» What the task asks:
Every line of the records below from the line with "met4: 3.62 / 0 / 102 / 1.1" up to and including the line with "3_3_place_gp: 674 / 5240 / 3.11" must be reproduced exactly, and no line outside that range.

» Available data:

++++++++++

File: src/hdl/rx_link_pkg.sv
// Receive link package
// Link codes, sizes, parser states and the structs that are
// shared along the 16-bit link receive path

package rx_link_pkg;

    ////////////////////////////////////////////////////////////
    // Link codes
    ////////////////////////////////////////////////////////////

    // D5.6 high byte, K28.5 low byte
    localparam logic [15:0] SYNC_WORD = 16'hC5BC;
    // K28.2 high byte, K27.7 low byte
    localparam logic [15:0] SOF_WORD  = 16'h5CFB;
    localparam logic [31:0] HEAD_FLAG = 32'hEB90_E116;
    // Sent with both K flags when the link drops
    localparam logic [15:0] LOSS_WORD = 16'hFFFF;

    ////////////////////////////////////////////////////////////
    // Sizes and limits
    ////////////////////////////////////////////////////////////

    localparam int ADDR_W       = 32;
    localparam int BYTES_W      = 16;
    localparam int DMA_W        = 64;
    localparam int FIFO_DEPTH   = 512;
    localparam int FIFO_AW      = $clog2(FIFO_DEPTH);
    localparam int LINK_HOLDOFF = 1024;
    localparam int HOLDOFF_W    = $clog2(LINK_HOLDOFF);

    // Parser states, one link word per cycle
    typedef enum logic [3:0] {
        IDLE, SYNC, HEAD, TYPE, LINE, LENGTH, DATA, CHECK, END1, END2
    } rx_state_e;

    typedef struct packed {
        logic        k_msb;
        logic        k_lsb;
        logic [15:0] data;
    } lane_word_t;

    // Type word layout: [14] file end, [13:12] channel,
    // [11:8] data type, [7:0] line number bits 23..16
    typedef struct packed {
        logic               file_end;
        logic [1:0]         channel;
        logic [3:0]         data_type;
        logic [23:0]        line_num;
        logic [BYTES_W-1:0] byte_len;
        logic               csum_err;
    } frame_info_t;

    typedef struct packed {
        logic [ADDR_W-1:0]  addr;
        logic [BYTES_W-1:0] byte_cnt;
    } dma_cmd_t;

endpackage
File: src/hdl/rx_word_packer.sv
`timescale 1ns/1ps
// Payload word packer
// Collects four 16-bit payload words into one 64-bit DMA word,
// first word in the low lane, and flushes a zero-padded partial
// word at the end of each frame

module rx_word_packer import rx_link_pkg::*; (
    input  logic             clk,
    input  logic             i_rst,
    input  logic             i_word_valid,
    input  logic [15:0]      i_word,
    input  logic             i_frame_end,
    output logic             o_wr_en,
    output logic [DMA_W-1:0] o_wr_data
);

    logic [1:0]       lane;
    logic [DMA_W-1:0] pack;
    logic [DMA_W-1:0] fill_mask;

    // Keeps only the lanes already filled
    always_comb begin
        case (lane)
            2'd1:    fill_mask = 64'h0000_0000_0000_FFFF;
            2'd2:    fill_mask = 64'h0000_0000_FFFF_FFFF;
            2'd3:    fill_mask = 64'h0000_FFFF_FFFF_FFFF;
            default: fill_mask = '0;
        endcase
    end

    ////////////////////////////////////////////////////////////
    // Lane position and write strobe
    ////////////////////////////////////////////////////////////

    always_ff @(posedge clk) begin
        if (i_rst) begin
            lane    <= 2'd0;
            o_wr_en <= 1'b0;
        end else begin
            o_wr_en <= 1'b0;
            if (i_word_valid) begin
                lane    <= lane + 2'd1;
                o_wr_en <= (lane == 2'd3);
            end else if (i_frame_end) begin
                // Flush only when something is left over
                lane    <= 2'd0;
                o_wr_en <= (lane != 2'd0);
            end
        end
    end

    ////////////////////////////////////////////////////////////
    // Word assembly
    ////////////////////////////////////////////////////////////

    always_ff @(posedge clk) begin
        if (i_word_valid) begin
            pack[{lane, 4'b0000} +: 16] <= i_word;
            // Fourth word completes the beat directly
            o_wr_data <= {i_word, pack[DMA_W-17:0]};
        end else if (i_frame_end) begin
            o_wr_data <= pack & fill_mask;
        end
    end

endmodule

File: config.mk
export PLATFORM = sky130hd
export DESIGN_NAME = rx_word_packer
export DESIGN_NICKNAME = d
export VERILOG_FILES = /design/src/hdl/rx_link_pkg.sv /design/src/hdl/rx_word_packer.sv
export SDC_FILE = /design/constraint.sdc
export NUM_CORES = 1
export LEC_CHECK = 0
export ABC_AREA = 1
export BUFFER_PORTS_ARGS = -buffer_cell sky130_fd_sc_hd__buf_2
export CORE_MARGIN = 3
export CORE_UTILIZATION = 25
export CTS_CLUSTER_SIZE = 10
export DETAILED_ROUTE_END_ITERATION = 8
export SYNTH_ARGS = -nofsm -noshare
export SYNTH_HDL_FRONTEND = slang
export SYNTH_SLANG_ARGS = --single-unit
export TNS_END_PERCENT = 20
File: constraint.sdc
create_clock -name clk -period 2.3 [get_ports clk]
set_input_delay 0.46 -clock clk [delete_from_list [all_inputs] [get_ports clk]]
set_output_delay 0.46 -clock clk [all_outputs]
set_load 0.02 [all_outputs]
Word level (Yosys, flattened, before mapping)

Index checks and enable logic that the tools add are counted.

Bits in registers: 131
Input bits: 20
Output and inout port bits: 65
Word-level logic and storage cells: 22

Add/subtract/negate cells: 2
Eq/ne operators: 3
Shift-type cells: 2
Mux-type cells: 8
Bitwise gates (word level): 1
Reductions and logical operators: 2

Operators with widths:

| cell                                                                     | number |
|---|---|
| 48-bit case mux with 3 select lines                                      | 1 |
| 64-bit two-way mux                                                       | 2 |
| 64-bit AND                                                               | 1 |
| 64-bit bitwise mux                                                       | 1 |
| 16-bit by 8-bit variable shift with 64-bit output (first input constant) | 1 |
| 16-bit by 8-bit variable part select with 64-bit output                  | 1 |
| 6-bit negator with 8-bit output                                          | 1 |
| 2-bit == test (second input constant)                                    | 2 |
| 2-bit two-way mux                                                        | 2 |
| 2-bit nonzero test                                                       | 2 |
| 2-bit by 1-bit adder with 2-bit output (second input constant)           | 1 |
| 2-bit by 1-bit == test with 1-bit output (second input constant)         | 1 |
| 1-bit two-way mux                                                        | 2 |

Logic depth before layout (Yosys ltp)

Depth after elaboration: 5
Gate-level depth with buffers: 7
Mapped depth without buffers: 6

Worst setup path before layout

OpenSTA, ideal clock, no wires.

Path type: input-to-reg
Start point: input i_word_valid
End point: register o_wr_data[0], enable pin
Arrival: 1.770 ns
Data required time: 1.881 ns
Setup slack: 0.110 ns
Stages: 2
Path through: nor2_1 inv_1

Cells in the longest elaborated chain, start to end: 1

Ends and longest elaborated chain:

| element                      | line                 | RTL |
|---|---|---|
| start: declaration           | rx_word_packer.sv:10 | `input logic i_word_valid,` |
| 2-bit nonzero test (no line) | --                   |  |
| end signal: assignment       | rx_word_packer.sv:60 | `o_wr_data <= {i_word, pack[DMA_W-17:0]};` |
| end signal: assignment       | rx_word_packer.sv:62 | `o_wr_data <= pack & fill_mask;` |
| end: declaration             | rx_word_packer.sv:14 | `output logic [DMA_W-1:0] o_wr_data` |

Every way passes these cells.
A chain may end at the register's enable or synchronous reset.

Worst setup path in the final report

Start point: register lane[0]
End point: register pack[6], data pin

Cells in the longest elaborated chain, start to end: 3

Ends and longest elaborated chain:

| element                                                                                                                             | line                 | RTL |
|---|---|---|
| start: declaration                                                                                                                  | rx_word_packer.sv:17 | `logic [1:0] lane;` |
| start signal: assignment                                                                                                            | rx_word_packer.sv:42 | `lane <= lane + 2'd1;` |
| 6-bit negator with 8-bit output (*)                                                                                                 | rx_word_packer.sv:58 | `pack[{lane, 4'b0000} +: 16] <= i_word;` |
| 16-bit by 8-bit variable part select with 64-bit output / 16-bit by 8-bit variable shift with 64-bit output (equally long branches) | rx_word_packer.sv:58 |  |
| 64-bit bitwise mux (*)                                                                                                              | rx_word_packer.sv:58 |  |
| end signal: indexed assignment                                                                                                      | rx_word_packer.sv:58 |  |
| end: declaration                                                                                                                    | rx_word_packer.sv:18 | `logic [DMA_W-1:0] pack;` |

Mark *: on every way between the ends. The rest lies on a longest branch, timed or not.

==> impl_metrics.xml <==
<?xml version="1.0" encoding="UTF-8"?>
<metrics>
  <group name="worst_setup_path">
    <metric name="critical_path_required" unit="ps">2430</metric>
    <metric name="timing.critical_path.cells" unit="">inv_1, ha_1, or2_1, nor3_1</metric>
    <metric name="critPathSlowestCell" unit="">or2_1</metric>
    <metric name="worst-setup-path-type" unit="">reg -&gt; reg</metric>
    <metric name="cp_data_arrival_time" unit="ps">2140</metric>
    <metric name="timing.critical_path.buf_inv" unit="">1</metric>
    <metric name="critical_path.top_delay_family" unit="">simple AND/OR/NAND/NOR gates</metric>
    <metric name="critical_path_peak_fanout" unit="">16</metric>
    <metric name="start_kind" unit="">register</metric>
    <metric name="crit_path_end_kind" unit="">register</metric>
    <metric name="max_stage_delay" unit="ps">620</metric>
  </group>
  <group name="yosys">
    <metric name="synth_compound_area_share" unit="%">0.440</metric>
    <metric name="synth_top_family_by_area" unit="">simple AND/OR/NAND/NOR gates</metric>
    <metric name="yosys_warnings" unit="">0</metric>
    <metric name="synth_sequential_area_ratio" unit="%">75.2</metric>
    <metric name="mappedNetlistArea" unit="sq um">4550</metric>
    <metric name="synthCells" unit="">373</metric>
    <metric name="synthMuxAreaShare" unit="%">0</metric>
    <metric name="synth-xor-area-share" unit="%">0</metric>
    <metric name="ys_ff_latch" unit="">115</metric>
    <metric name="synthSimpleGateAreaFrac" unit="%">13.8</metric>
    <metric name="syn_area_per_cell" unit="sq um">12.2</metric>
    <metric name="syn_nets" unit="">399</metric>
    <metric name="post_synth_fa_ha_maj_area_fraction" unit="%">1.65</metric>
    <metric name="synth.distinct_cells" unit="">18</metric>
  </group>
  <group name="pwr">
    <metric name="leakagePower" unit="nW">2.68</metric>
    <metric name="peakVddDrop" unit="mV">0.507</metric>
    <metric name="power_density" unit="nW/um^2">977</metric>
  </group>
  <group name="placement">
    <metric name="place.gp.congestion" unit="">0.807</metric>
    <metric name="io_buffer_count" unit="">84</metric>
    <metric name="dp_hpwl" unit="mm">6.90</metric>
    <metric name="place_worst_setup_slack" unit="ps">291</metric>
  </group>
  <group name="layout">
    <metric name="leading_cell_type_in_the_layout_fill_and_taps_excluded" unit="">edfxtp_1</metric>
    <metric name="postLayoutCoreUtil" unit="%">33.3</metric>
    <metric name="layout-drive-gt1-share" unit="%">27.9</metric>
    <metric name="seq_area" unit="sq um">3420</metric>
    <metric name="finalNetCount" unit="">494</metric>
    <metric name="area.growth.synth_to_final" unit="%">28.4</metric>
    <metric name="multi_input_combinational_cell_area" unit="sq um">724</metric>
    <metric name="final_cell_mix" unit="">edfxtp_1 (112), inv_1 (87), nor2_1 (84), buf_2 (84), nand2_1 (40)</metric>
    <metric name="n_fill_cell" unit="">1799</metric>
    <metric name="n_antenna_cell" unit="">0</metric>
  </group>
  <group name="sta">
    <metric name="fin_worst_hold_slack" unit="ps">242</metric>
    <metric name="final.setup.tns" unit="ps">0</metric>
    <metric name="highest_achievable_clock_rate" unit="MHz">497</metric>
    <metric name="finalMaxSlewViolations" unit="">0</metric>
    <metric name="setup_slack" unit="ps">290</metric>
    <metric name="fin_crit_sh" unit="%">87.4</metric>
    <metric name="setup_repair_after_global_routing_missed_its_margin" unit="">no</metric>
    <metric name="fin_skew" unit="ps">6.53</metric>
    <metric name="setup_viol" unit="">0</metric>
    <metric name="hold_viol" unit="">0</metric>
    <metric name="slew_headroom" unit="%">49.7</metric>
    <metric name="max_slew.worst_pin.slew" unit="ps">754</metric>
    <metric name="period_minus_slack" unit="ps">2010</metric>
  </group>
  <group name="clocking">
    <metric name="numCtsBuffers" unit="">17</metric>
    <metric name="cts.root.buffer_cell" unit="">clkbuf_16</metric>
    <metric name="clk_pin_slew" unit="ps">60</metric>
    <metric name="cts_tree" unit="">done</metric>
    <metric name="post_cts.resized_instances" unit="">0</metric>
    <metric name="postCtsSetupBuffers" unit="">0</metric>
    <metric name="h-tree-depth" unit="">4</metric>
    <metric name="cts.sink_count" unit="">115</metric>
    <metric name="postCtsHoldBufs" unit="">0</metric>
    <metric name="clk_path_buf_depth" unit="">2</metric>
    <metric name="clkLatencyLatePin" unit="ps">410</metric>
  </group>
  <group name="global_routing">
    <metric name="grt_pass1_wl" unit="mm">14.8</metric>
    <metric name="grt_pass1_vias" unit="">2848</metric>
    <metric name="total_gr_overflow" unit="">0</metric>
    <metric name="antenna_violations_before_repair" unit="">0</metric>
    <metric name="grt_max_degree" unit="">34</metric>
    <metric name="all_layer_gr_usage" unit="%">9.86</metric>
  </group>
  <group name="routing">
    <metric name="drt_drc_violations_left" unit="">0</metric>
    <metric name="antenna_violating_nets_post_route" unit="">0</metric>
    <metric name="first_pass_iters" unit="">4</metric>
    <metric name="route.detailed.vias_per_inst" unit="">3.96</metric>
    <metric name="wl_per_cell" unit="microns">13.4</metric>
    <metric name="drt_iter0_drc" unit="">193</metric>
    <metric name="drt-total-wl" unit="mm">9.46</metric>
    <metric name="num_vias" unit="">2794</metric>
  </group>
  <group name="die">
    <metric name="die_height" unit="microns">141</metric>
    <metric name="ios" unit="">85</metric>
    <metric name="die_width" unit="microns">141</metric>
    <metric name="die_ar" unit="sq um">19900</metric>
    <metric name="rows" unit="">48</metric>
    <metric name="core" unit="sq um">17500</metric>
    <metric name="initial_utilization" unit="%">25.9</metric>
  </group>
  <group name="job">
    <metric name="max_cap_viol_count" unit="">0</metric>
  </group>
  <group name="outcome">
    <metric name="outcome" unit="">finished clean</metric>
  </group>
  <group name="min_path">
    <metric name="hp-class" unit="">in -&gt; reg</metric>
  </group>
</metrics>
logic make-up after synthesis:
kind of cell    Yosys count
simple gates            146
flops                   115
buf+inv                 102
compound gates            4
fa+ha+maj                 6
final cells by class:
cell class | instances | share of cell area (%)
well taps | 225 | 4.82
clock buffers | 17 | 7.28
clock inverters | 15 | 3.08
flip-flops and latches | 115 | 58.6
multi-input cells | 156 | 12.4
repair buffers | 87 | 8.01
inverters | 91 | 5.84
metal layers:
layer / GRT usage [%] / vias up / routed length, microns / share of wire [%]
li1: - / 1363 / - / -
met1: 12.1 / 1336 / 4020 / 42
met2: 15.5 / 83 / 4620 / 49
met3: 4.21 / 12 / 720 / 7.6
met4: 3.62 / 0 / 102 / 1.1
met5: 0 / - / 0 / 0
worst register-to-register path, cell delays in order, from the launching register on:
cell and delay [ps]:
dfxtp_1 460, inv_1 160, ha_1 390, or2_1 620, nor3_1 100
metrics by stage:
stage / cells / instance area, sq um / power, mW
6_report: 706 / 5840 / 5.71
5_1_grt: 706 / 5840 / 5.94
4_1_cts: 706 / 5840 / 5.78
3_5_place_dp: 674 / 5240 / 3.12
3_3_place_gp: 674 / 5240 / 3.11
2_1_floorplan: 373 / 4550 / 2.92
where the power goes:
group / internal [mW] / switching [mW] / total, mW
Combinational: 0.146 / 0.397 / 0.543
Sequential: 2.48 / 0.0433 / 2.52
Clock: 1.71 / 0.940 / 2.65
Total: 4.33 / 1.38 / 5.71
flip-flops by register name, indices dropped and copies added, names as in the netlist:
| name | count |
|---|---|
| lane | 2 |
| o_wr_data | 64 |
| pack | 48 |
| o_wr_en | 1 |
synthesized netlist by cell type, drive strengths merged:
library cell	number	share of area [%]
ha	6	1.6
clkbuf	2	0.17
buf	9	1.2
dfxtp	3	1.3
nor3	16	2.9
nand3	3	0.33
nand2	42	3.6
a21oi	2	0.22
edfxtp	112	74
o21ai	2	0.22
or2	1	0.14
nor2	84	6.9
inv	91	7.5
worst paths after layout:
| check | endpoint | slack, ps | cells after the start | from |
|---|---|---|---|---|
| max | pack[6]$_DFFE_PP_ | 290 | 4 | lane[0]$_SDFFE_PP0P_ |
| max reg2reg | pack[6]$_DFFE_PP_ | 290 | 4 | lane[0]$_SDFFE_PP0P_ |
| min reg2reg | lane[1]$_SDFFE_PP0P_ | 530 | 2 | lane[1]$_SDFFE_PP0P_ |
| min | lane[1]$_SDFFE_PP0P_ | 240 | 2 | i_rst |
Power figures use the tool's default switching activity.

++++++++++

» Solution for this exercise:
met4: 3.62 / 0 / 102 / 1.1
met5: 0 / - / 0 / 0
worst register-to-register path, cell delays in order, from the launching register on:
cell and delay [ps]:
dfxtp_1 460, inv_1 160, ha_1 390, or2_1 620, nor3_1 100
metrics by stage:
stage / cells / instance area, sq um / power, mW
6_report: 706 / 5840 / 5.71
5_1_grt: 706 / 5840 / 5.94
4_1_cts: 706 / 5840 / 5.78
3_5_place_dp: 674 / 5240 / 3.12
3_3_place_gp: 674 / 5240 / 3.11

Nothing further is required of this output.